Start of Input
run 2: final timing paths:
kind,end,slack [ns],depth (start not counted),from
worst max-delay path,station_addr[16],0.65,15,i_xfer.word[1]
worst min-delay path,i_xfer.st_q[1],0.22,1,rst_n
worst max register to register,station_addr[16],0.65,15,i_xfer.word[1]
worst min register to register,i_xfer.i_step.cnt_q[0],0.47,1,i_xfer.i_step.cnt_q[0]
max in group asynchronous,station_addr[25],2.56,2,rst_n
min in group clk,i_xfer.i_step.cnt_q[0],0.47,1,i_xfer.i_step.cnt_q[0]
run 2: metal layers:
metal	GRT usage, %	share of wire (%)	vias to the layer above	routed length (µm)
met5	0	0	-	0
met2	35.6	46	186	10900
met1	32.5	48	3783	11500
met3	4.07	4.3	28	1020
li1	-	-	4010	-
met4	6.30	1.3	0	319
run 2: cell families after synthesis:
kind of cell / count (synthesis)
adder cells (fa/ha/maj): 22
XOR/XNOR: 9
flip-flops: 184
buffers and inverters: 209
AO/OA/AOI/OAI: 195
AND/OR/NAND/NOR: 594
--- src/rtl/sieve_station.sv ---
module sieve_station #(
  parameter int unsigned LANES    = 8,
  parameter int unsigned N_PROGS  = 2,
  parameter int unsigned IDX_W    = 16,
  parameter int unsigned WGT_W    = 6,
  parameter int unsigned ACC_W    = 8,
  parameter int unsigned MAX_HITS = 4,
  localparam int unsigned SLOT_W  = sieve_pkg::sel_w(N_PROGS)
) (
  input  logic                         clk_i,
  input  logic                         rst_ni,
  input  logic                         cfg_we_i,
  input  logic [SLOT_W-1:0]            cfg_slot_i,
  input  logic [IDX_W-1:0]             cfg_p_i,
  input  logic [IDX_W-1:0]             cfg_f_i,
  input  logic [WGT_W-1:0]             cfg_w_i,
  input  logic                         in_v_i,
  input  logic [IDX_W-1:0]             in_base_i,
  input  logic [LANES-1:0][ACC_W-1:0]  in_acc_i,
  output logic                         out_v_o,
  output logic [IDX_W-1:0]             out_base_o,
  output logic [LANES-1:0][ACC_W-1:0]  out_acc_o
);
  logic [N_PROGS-1:0][LANES-1:0][WGT_W-1:0] lane_w;
  logic [LANES-1:0][ACC_W-1:0]              acc_nxt;

  for (genvar k = 0; k < N_PROGS; k++) begin : g_prog
    logic [IDX_W-1:0] p_q, nh_q, nh_nxt;
    logic [WGT_W-1:0] w_q;
    logic             wr;

    assign wr = cfg_we_i && (cfg_slot_i == SLOT_W'(k));

    sieve_hit_gen #(
      .LANES(LANES), .IDX_W(IDX_W), .WGT_W(WGT_W), .MAX_HITS(MAX_HITS)
    ) u_hit (
      .blk_v_i  (in_v_i),
      .base_i   (in_base_i),
      .nh_i     (nh_q),
      .p_i      (p_q),
      .w_i      (w_q),
      .lane_w_o (lane_w[k]),
      .nh_next_o(nh_nxt)
    );

    always_ff @(posedge clk_i or negedge rst_ni) begin
      if (!rst_ni) begin
        p_q  <= IDX_W'(LANES);
        nh_q <= '0;
        w_q  <= '0;
      end else if (wr) begin
        p_q  <= cfg_p_i;
        nh_q <= cfg_f_i;
        w_q  <= cfg_w_i;
      end else begin
        nh_q <= nh_nxt;
      end
    end
  end

  logic [ACC_W-1:0] s;
  logic [ACC_W:0]   t;
  always_comb begin
    acc_nxt = '0;
    s = '0;
    t = '0;
    for (int l = 0; l < int'(LANES); l++) begin
      s = in_acc_i[l];
      for (int k = 0; k < int'(N_PROGS); k++) begin
        t = {1'b0, s} + (ACC_W+1)'(lane_w[k][l]);
        s = t[ACC_W] ? '1 : t[ACC_W-1:0];
      end
      acc_nxt[l] = s;
    end
  end

  always_ff @(posedge clk_i or negedge rst_ni) begin
    if (!rst_ni) begin
      out_v_o    <= 1'b0;
      out_base_o <= '0;
      out_acc_o  <= '0;
    end else begin
      out_v_o    <= in_v_i;
      out_base_o <= in_base_i;
      out_acc_o  <= in_v_i ? acc_nxt : '0;
    end
  end
endmodule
End of Input
Work required -> Reproduce the whole listing word for word.

Written reply ->
run 2: final timing paths:
kind,end,slack [ns],depth (start not counted),from
worst max-delay path,station_addr[16],0.65,15,i_xfer.word[1]
worst min-delay path,i_xfer.st_q[1],0.22,1,rst_n
worst max register to register,station_addr[16],0.65,15,i_xfer.word[1]
worst min register to register,i_xfer.i_step.cnt_q[0],0.47,1,i_xfer.i_step.cnt_q[0]
max in group asynchronous,station_addr[25],2.56,2,rst_n
min in group clk,i_xfer.i_step.cnt_q[0],0.47,1,i_xfer.i_step.cnt_q[0]
run 2: metal layers:
metal	GRT usage, %	share of wire (%)	vias to the layer above	routed length (µm)
met5	0	0	-	0
met2	35.6	46	186	10900
met1	32.5	48	3783	11500
met3	4.07	4.3	28	1020
li1	-	-	4010	-
met4	6.30	1.3	0	319
run 2: cell families after synthesis:
kind of cell / count (synthesis)
adder cells (fa/ha/maj): 22
XOR/XNOR: 9
flip-flops: 184
buffers and inverters: 209
AO/OA/AOI/OAI: 195
AND/OR/NAND/NOR: 594
--- src/rtl/sieve_station.sv ---
module sieve_station #(
  parameter int unsigned LANES    = 8,
  parameter int unsigned N_PROGS  = 2,
  parameter int unsigned IDX_W    = 16,
  parameter int unsigned WGT_W    = 6,
  parameter int unsigned ACC_W    = 8,
  parameter int unsigned MAX_HITS = 4,
  localparam int unsigned SLOT_W  = sieve_pkg::sel_w(N_PROGS)
) (
  input  logic                         clk_i,
  input  logic                         rst_ni,
  input  logic                         cfg_we_i,
  input  logic [SLOT_W-1:0]            cfg_slot_i,
  input  logic [IDX_W-1:0]             cfg_p_i,
  input  logic [IDX_W-1:0]             cfg_f_i,
  input  logic [WGT_W-1:0]             cfg_w_i,
  input  logic                         in_v_i,
  input  logic [IDX_W-1:0]             in_base_i,
  input  logic [LANES-1:0][ACC_W-1:0]  in_acc_i,
  output logic                         out_v_o,
  output logic [IDX_W-1:0]             out_base_o,
  output logic [LANES-1:0][ACC_W-1:0]  out_acc_o
);
  logic [N_PROGS-1:0][LANES-1:0][WGT_W-1:0] lane_w;
  logic [LANES-1:0][ACC_W-1:0]              acc_nxt;

  for (genvar k = 0; k < N_PROGS; k++) begin : g_prog
    logic [IDX_W-1:0] p_q, nh_q, nh_nxt;
    logic [WGT_W-1:0] w_q;
    logic             wr;

    assign wr = cfg_we_i && (cfg_slot_i == SLOT_W'(k));

    sieve_hit_gen #(
      .LANES(LANES), .IDX_W(IDX_W), .WGT_W(WGT_W), .MAX_HITS(MAX_HITS)
    ) u_hit (
      .blk_v_i  (in_v_i),
      .base_i   (in_base_i),
      .nh_i     (nh_q),
      .p_i      (p_q),
      .w_i      (w_q),
      .lane_w_o (lane_w[k]),
      .nh_next_o(nh_nxt)
    );

    always_ff @(posedge clk_i or negedge rst_ni) begin
      if (!rst_ni) begin
        p_q  <= IDX_W'(LANES);
        nh_q <= '0;
        w_q  <= '0;
      end else if (wr) begin
        p_q  <= cfg_p_i;
        nh_q <= cfg_f_i;
        w_q  <= cfg_w_i;
      end else begin
        nh_q <= nh_nxt;
      end
    end
  end

  logic [ACC_W-1:0] s;
  logic [ACC_W:0]   t;
  always_comb begin
    acc_nxt = '0;
    s = '0;
    t = '0;
    for (int l = 0; l < int'(LANES); l++) begin
      s = in_acc_i[l];
      for (int k = 0; k < int'(N_PROGS); k++) begin
        t = {1'b0, s} + (ACC_W+1)'(lane_w[k][l]);
        s = t[ACC_W] ? '1 : t[ACC_W-1:0];
      end
      acc_nxt[l] = s;
    end
  end

  always_ff @(posedge clk_i or negedge rst_ni) begin
    if (!rst_ni) begin
      out_v_o    <= 1'b0;
      out_base_o <= '0;
      out_acc_o  <= '0;
    end else begin
      out_v_o    <= in_v_i;
      out_base_o <= in_base_i;
      out_acc_o  <= in_v_i ? acc_nxt : '0;
    end
  end
endmodule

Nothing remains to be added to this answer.